**Work task:** When the line containing "hold WS (ps)" is reached, include it and end there; set down verbatim every line before it, starting at the top of the records.

**Data records:**
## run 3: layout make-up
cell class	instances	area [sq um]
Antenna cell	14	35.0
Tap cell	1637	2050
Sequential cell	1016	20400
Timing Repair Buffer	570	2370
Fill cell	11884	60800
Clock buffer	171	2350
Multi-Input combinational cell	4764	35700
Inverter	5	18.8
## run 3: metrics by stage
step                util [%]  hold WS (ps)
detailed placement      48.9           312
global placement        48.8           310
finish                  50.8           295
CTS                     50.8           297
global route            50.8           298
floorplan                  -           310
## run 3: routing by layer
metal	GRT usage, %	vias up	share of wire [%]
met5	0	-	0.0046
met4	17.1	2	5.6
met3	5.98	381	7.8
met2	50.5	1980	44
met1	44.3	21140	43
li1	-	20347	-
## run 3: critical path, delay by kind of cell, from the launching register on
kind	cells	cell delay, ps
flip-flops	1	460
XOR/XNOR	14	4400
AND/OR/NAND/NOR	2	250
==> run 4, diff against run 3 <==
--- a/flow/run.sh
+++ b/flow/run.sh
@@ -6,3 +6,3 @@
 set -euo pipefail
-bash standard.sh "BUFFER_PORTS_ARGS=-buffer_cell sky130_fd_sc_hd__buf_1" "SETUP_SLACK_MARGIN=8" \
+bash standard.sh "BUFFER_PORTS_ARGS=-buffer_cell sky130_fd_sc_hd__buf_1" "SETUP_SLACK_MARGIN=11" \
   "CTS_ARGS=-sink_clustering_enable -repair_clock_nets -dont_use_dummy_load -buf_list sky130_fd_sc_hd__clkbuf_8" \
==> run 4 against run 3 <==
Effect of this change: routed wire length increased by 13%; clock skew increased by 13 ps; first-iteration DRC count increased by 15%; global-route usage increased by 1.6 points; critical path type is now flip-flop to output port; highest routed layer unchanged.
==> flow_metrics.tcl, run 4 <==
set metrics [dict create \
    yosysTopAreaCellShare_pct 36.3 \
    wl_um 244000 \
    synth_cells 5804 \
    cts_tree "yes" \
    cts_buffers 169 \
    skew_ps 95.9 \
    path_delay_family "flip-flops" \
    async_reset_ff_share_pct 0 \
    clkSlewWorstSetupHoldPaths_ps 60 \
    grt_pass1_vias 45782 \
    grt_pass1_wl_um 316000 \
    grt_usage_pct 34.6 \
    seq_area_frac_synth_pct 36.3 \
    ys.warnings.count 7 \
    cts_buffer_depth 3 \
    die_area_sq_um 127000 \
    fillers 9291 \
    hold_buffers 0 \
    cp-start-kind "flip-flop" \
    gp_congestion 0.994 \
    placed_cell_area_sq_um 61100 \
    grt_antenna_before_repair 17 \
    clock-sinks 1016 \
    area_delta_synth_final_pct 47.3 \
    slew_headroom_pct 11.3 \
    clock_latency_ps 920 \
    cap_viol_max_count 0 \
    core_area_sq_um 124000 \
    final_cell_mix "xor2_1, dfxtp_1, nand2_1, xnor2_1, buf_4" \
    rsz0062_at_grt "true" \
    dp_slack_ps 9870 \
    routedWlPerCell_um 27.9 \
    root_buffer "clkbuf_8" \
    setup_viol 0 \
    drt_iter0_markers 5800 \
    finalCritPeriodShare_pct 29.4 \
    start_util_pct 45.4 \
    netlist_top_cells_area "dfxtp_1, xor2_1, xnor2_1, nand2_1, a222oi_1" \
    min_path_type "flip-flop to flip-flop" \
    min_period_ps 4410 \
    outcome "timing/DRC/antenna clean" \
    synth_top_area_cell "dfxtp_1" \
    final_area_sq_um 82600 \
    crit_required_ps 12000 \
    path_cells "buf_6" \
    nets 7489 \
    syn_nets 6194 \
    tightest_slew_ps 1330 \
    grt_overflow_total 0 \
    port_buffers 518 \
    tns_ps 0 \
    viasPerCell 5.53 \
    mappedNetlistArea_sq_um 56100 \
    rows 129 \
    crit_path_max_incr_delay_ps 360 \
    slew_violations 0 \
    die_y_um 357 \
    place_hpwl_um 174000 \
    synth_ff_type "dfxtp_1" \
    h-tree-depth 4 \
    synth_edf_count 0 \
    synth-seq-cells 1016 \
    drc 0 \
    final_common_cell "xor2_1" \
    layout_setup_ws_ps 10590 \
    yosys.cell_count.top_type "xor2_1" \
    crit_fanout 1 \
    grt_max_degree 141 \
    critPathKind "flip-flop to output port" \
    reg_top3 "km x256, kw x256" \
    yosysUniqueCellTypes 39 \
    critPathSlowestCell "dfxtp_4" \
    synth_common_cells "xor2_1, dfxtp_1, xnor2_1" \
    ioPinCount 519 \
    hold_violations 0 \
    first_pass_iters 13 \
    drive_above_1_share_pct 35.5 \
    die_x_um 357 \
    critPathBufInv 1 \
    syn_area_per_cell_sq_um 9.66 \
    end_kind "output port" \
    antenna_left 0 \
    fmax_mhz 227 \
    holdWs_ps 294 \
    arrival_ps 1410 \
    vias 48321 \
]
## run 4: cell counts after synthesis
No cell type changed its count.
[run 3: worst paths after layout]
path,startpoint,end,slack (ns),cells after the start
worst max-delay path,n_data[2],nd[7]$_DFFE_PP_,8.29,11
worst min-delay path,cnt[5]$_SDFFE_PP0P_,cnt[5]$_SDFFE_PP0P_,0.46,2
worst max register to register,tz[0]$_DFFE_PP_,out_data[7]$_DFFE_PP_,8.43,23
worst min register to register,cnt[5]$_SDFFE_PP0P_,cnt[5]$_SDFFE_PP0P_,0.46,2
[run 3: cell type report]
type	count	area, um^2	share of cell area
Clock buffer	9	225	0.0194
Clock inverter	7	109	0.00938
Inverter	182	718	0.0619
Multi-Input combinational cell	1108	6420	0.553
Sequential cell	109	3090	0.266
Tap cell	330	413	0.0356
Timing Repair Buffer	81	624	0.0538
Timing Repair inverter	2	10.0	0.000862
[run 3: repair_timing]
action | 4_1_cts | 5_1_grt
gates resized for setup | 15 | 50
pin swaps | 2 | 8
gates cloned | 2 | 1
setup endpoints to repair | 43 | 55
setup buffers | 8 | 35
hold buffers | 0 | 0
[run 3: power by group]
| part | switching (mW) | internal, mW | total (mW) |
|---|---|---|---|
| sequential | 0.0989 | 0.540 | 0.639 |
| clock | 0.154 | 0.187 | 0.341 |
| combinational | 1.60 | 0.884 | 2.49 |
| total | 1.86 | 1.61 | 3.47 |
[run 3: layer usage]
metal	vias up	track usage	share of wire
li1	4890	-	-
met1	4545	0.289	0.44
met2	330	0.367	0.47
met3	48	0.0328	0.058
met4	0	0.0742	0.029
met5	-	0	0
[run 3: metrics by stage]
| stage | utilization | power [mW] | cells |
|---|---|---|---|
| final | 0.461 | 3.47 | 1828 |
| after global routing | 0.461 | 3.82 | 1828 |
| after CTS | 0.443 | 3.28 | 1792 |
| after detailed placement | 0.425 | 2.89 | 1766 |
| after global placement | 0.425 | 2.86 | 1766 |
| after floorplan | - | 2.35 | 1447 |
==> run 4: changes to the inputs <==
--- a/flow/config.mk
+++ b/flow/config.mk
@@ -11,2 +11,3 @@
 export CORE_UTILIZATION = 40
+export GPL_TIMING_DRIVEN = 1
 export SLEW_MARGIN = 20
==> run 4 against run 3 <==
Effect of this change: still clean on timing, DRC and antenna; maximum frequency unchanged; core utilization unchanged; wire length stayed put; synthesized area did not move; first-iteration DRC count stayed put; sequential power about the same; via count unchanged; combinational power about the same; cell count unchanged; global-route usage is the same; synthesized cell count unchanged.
Background: an optimization exercise with open tools, aiming at small area, a short achievable clock period and few clock cycles. Do not read the settings as production practice. RTL that was checked went through simulation tests only; none was proved equivalent to the original.

// sha256_block
module sha256_block (
    input  wire         clk,
    input  wire         rst_n,
    input  wire         in_valid,
    output wire         in_ready,
    input  wire         in_first,    
    input  wire [511:0] in_block,    
    output reg          out_valid,
    output wire [255:0] out_digest   
);
    localparam [31:0] IV_A = 32'h6a09e667, IV_B = 32'hbb67ae85,
                      IV_C = 32'h3c6ef372, IV_D = 32'ha54ff53a,
                      IV_E = 32'h510e527f, IV_F = 32'h9b05688c,
                      IV_G = 32'h1f83d9ab, IV_H = 32'h5be0cd19;
    localparam [31:0] K_0 = 32'h428a2f98;
    function [31:0] kconst;
        input [5:0] i;
        begin
            case (i)
                6'd0:  kconst = 32'h428a2f98; 6'd1:  kconst = 32'h71374491;
                6'd2:  kconst = 32'hb5c0fbcf; 6'd3:  kconst = 32'he9b5dba5;
                6'd4:  kconst = 32'h3956c25b; 6'd5:  kconst = 32'h59f111f1;
                6'd6:  kconst = 32'h923f82a4; 6'd7:  kconst = 32'hab1c5ed5;
                6'd8:  kconst = 32'hd807aa98; 6'd9:  kconst = 32'h12835b01;
                6'd10: kconst = 32'h243185be; 6'd11: kconst = 32'h550c7dc3;
                6'd12: kconst = 32'h72be5d74; 6'd13: kconst = 32'h80deb1fe;
                6'd14: kconst = 32'h9bdc06a7; 6'd15: kconst = 32'hc19bf174;
                6'd16: kconst = 32'he49b69c1; 6'd17: kconst = 32'hefbe4786;
                6'd18: kconst = 32'h0fc19dc6; 6'd19: kconst = 32'h240ca1cc;
                6'd20: kconst = 32'h2de92c6f; 6'd21: kconst = 32'h4a7484aa;
                6'd22: kconst = 32'h5cb0a9dc; 6'd23: kconst = 32'h76f988da;
  ...
For scale: roughly 7300 cells after synthesis, roughly 770 I/O pins, about 58000 um^2 of cells after synthesis.
Settings: LEC_CHECK=0, ABC_CLOCK_PERIOD_IN_PS=3500, CAP_MARGIN=20, CORE_MARGIN=2, CORE_UTILIZATION=40, PLACE_DENSITY=0.6, SLEW_MARGIN=20; clock period 11.0 ns.
run.sh (not shown) runs the stock make flow with config.mk's settings and CLKGATE_MAP_FILE= SYNTH_SCRIPT=/design/flow/synth_recipe.tcl, a recipe that flattens the netlist after the stock synthesis.
Change:
--- a/flow/design.v
+++ b/flow/design.v
@@ -50,36 +50,35 @@
                 6'd60: kconst = 32'h90befffa; 6'd61: kconst = 32'ha4506ceb;
                 6'd62: kconst = 32'hbef9a3f7; default: kconst = 32'hc67178f2;
             endcase
         end
     endfunction
     function [63:0] csa;
         input [31:0] x, y, z;
         begin
             csa = {x ^ y ^ z, ((x & y) | (x & z) | (y & z)) << 1};
         end
     endfunction
-    reg         busy;        
     reg  [6:0]  t;           
-    reg         first_q;     
-    wire        fin   = busy && (t == 7'd64);
-    wire        ready = !busy || fin;
-    wire        round = busy && !t[6];
+    reg         ready;       
+    reg         fin;         
+    reg         rot;         
+    reg         add_en;      
+    reg         ld_iv;       
     assign in_ready = ready;
     reg [31:0] a, b, c, d, e, f, g, hh;
     reg [31:0] w [0:15];           
     reg [31:0] ps, pc;             
     reg [31:0] qa0, qa1, qa2, qa3;  
     reg [31:0] qe0, qe1, qe2, qe3;  
     assign out_digest = {qa0, qa3, qa2, qa1, qe0, qe3, qe2, qe1};
-    wire        add_en = busy && (t >= 7'd61);
     wire [31:0] sum_a  = qa0 + (add_en ? a : 32'd0);
     wire [31:0] sum_e  = qe0 + (add_en ? e : 32'd0);
     wire [31:0] st_a = in_first ? IV_A : sum_a;
     wire [31:0] st_b = in_first ? IV_B : qa3;
     wire [31:0] st_c = in_first ? IV_C : qa2;
     wire [31:0] st_d = in_first ? IV_D : qa1;
     wire [31:0] st_e = in_first ? IV_E : sum_e;
     wire [31:0] st_f = in_first ? IV_F : qe3;
     wire [31:0] st_g = in_first ? IV_G : qe2;
     wire [31:0] st_h = in_first ? IV_H : qe1;
     wire [31:0] s1  = {e[5:0], e[31:6]} ^ {e[10:0], e[31:11]} ^ {e[24:0], e[31:25]};
@@ -97,34 +96,48 @@
     wire [31:0] e_new = ce3[63:32] + ce3[31:0];
     wire [31:0] ws0 = {w[1][6:0], w[1][31:7]} ^ {w[1][17:0], w[1][31:18]} ^ (w[1] >> 3);
     wire [31:0] ws1 = {w[14][16:0], w[14][31:17]} ^ {w[14][18:0], w[14][31:19]} ^ (w[14] >> 10);
     wire [63:0] cw1 = csa(ws1, w[9], ws0);
     wire [63:0] cw2 = csa(cw1[63:32], cw1[31:0], w[0]);
     wire [31:0] w_new = cw2[63:32] + cw2[31:0];
     wire [63:0] p_ld  = csa(st_h, K_0, in_block[511:480]);
     wire [63:0] p_run = csa(g, kconst(t[5:0] + 6'd1), w[1]);
     integer i;
     always @(posedge clk) begin
         if (!rst_n) begin
-            busy      <= 1'b0;
+            ready     <= 1'b1;
+            fin       <= 1'b0;
+            rot       <= 1'b0;
+            add_en    <= 1'b0;
+            ld_iv     <= 1'b0;
             out_valid <= 1'b0;
         end else begin
             out_valid <= fin;
             if (ready) begin
-                busy    <= in_valid;
-                t       <= 7'd0;
-                first_q <= in_first;
+                ready  <= !in_valid;
+                fin    <= 1'b0;
+                rot    <= 1'b0;
+                add_en <= 1'b0;
+                ld_iv  <= in_valid && in_first;
             end else begin
-                t <= t + 7'd1;
+                ready  <= (t == 7'd63);
+                fin    <= (t == 7'd63);
+                rot    <= (t >= 7'd59) && (t <= 7'd62);
+                add_en <= (t >= 7'd60);
+                ld_iv  <= 1'b0;
             end
         end
+    end
+    always @(posedge clk) begin
+        if (ready) t <= 7'd0;
+        else       t <= t + 7'd1;
     end
     always @(posedge clk) begin
         if (ready) begin
             {a, b, c, d, e, f, g, hh} <= {st_a, st_b, st_c, st_d, st_e, st_f, st_g, st_h};
             for (i = 0; i < 16; i = i + 1)
                 w[i] <= in_block[511 - 32*i -: 32];
             {ps, pc} <= p_ld;
         end else begin
             hh <= g;
             g  <= f;
             f  <= e;
@@ -132,23 +145,23 @@
             d  <= c;
             c  <= b;
             b  <= a;
             a  <= a_new;
             for (i = 0; i < 15; i = i + 1)
                 w[i] <= w[i + 1];
             w[15] <= w_new;
             {ps, pc} <= p_run;
         end
     end
     always @(posedge clk) begin
-        if (busy && t == 7'd0 && first_q) begin
+        if (ld_iv) begin
             {qa0, qa1, qa2, qa3} <= {IV_A, IV_D, IV_C, IV_B};
             {qe0, qe1, qe2, qe3} <= {IV_E, IV_H, IV_G, IV_F};
-        end else if (busy && t >= 7'd60 && t <= 7'd63) begin
+        end else if (rot) begin
             {qa0, qa1, qa2, qa3} <= {qa1, qa2, qa3, sum_a};
             {qe0, qe1, qe2, qe3} <= {qe1, qe2, qe3, sum_e};
         end else if (fin) begin
             qa0 <= sum_a;
             qe0 <= sum_e;
         end
     end
 endmodule
- The changed run finished with timing, DRC and antenna clean
- via count went down by 9.6%
- wire length drops by 4.5%
- clock skew is lower by 0.033 ns
- sequential share of layout area fell by 0.30 points
- count of clock-buffer cells in the layout rose by 8
- non-clock buffer count shrinks by 2
- sequential cell count came out higher by 3
- fmax came out higher by 13%
- die area stays flat
Testbench counts after the change, summed over its fixed seeds: cycles 208,016.
Only the layout flow was run in the first run of this note; the RTL was not checked for function there.

port drivers added, routing unchanged:
The flow's constraints put no driver on any port. The routed layouts listed below were extracted and timed again, unchanged, in two steps.
Step 1 (the two cells are an assumption about what drives the block):
set clk [get_ports {clk}]
set_driving_cell -lib_cell sky130_fd_sc_hd__clkbuf_16 $clk
set_driving_cell -lib_cell sky130_fd_sc_hd__buf_2 [delete_from_list [all_inputs] $clk]
Step 2 moves the port delays by t, midway between the first and last clock arrival at a register: inputs arrive t later, outputs are due t later. That takes back most of the time a late clock gives input paths.
Three values: ideal ports, drivers, drivers and shift; two values: the first two.
run	t (ns)	setup WS [ns]	clock arrival spread, ns	slew at the worst register clock pin (ns)	pins driven straight from the clock port
the first run	0.844	4.334 / 4.234 / 5.077	0.111 / 0.111	0.07 / 0.07	1
the second run	0.833	5.090 / 5.090 / 5.090	0.078 / 0.079	0.07 / 0.07	1
After both steps setup and hold are still met in every run listed.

**Result:**
## run 3: layout make-up
cell class	instances	area [sq um]
Antenna cell	14	35.0
Tap cell	1637	2050
Sequential cell	1016	20400
Timing Repair Buffer	570	2370
Fill cell	11884	60800
Clock buffer	171	2350
Multi-Input combinational cell	4764	35700
Inverter	5	18.8
## run 3: metrics by stage
step                util [%]  hold WS (ps)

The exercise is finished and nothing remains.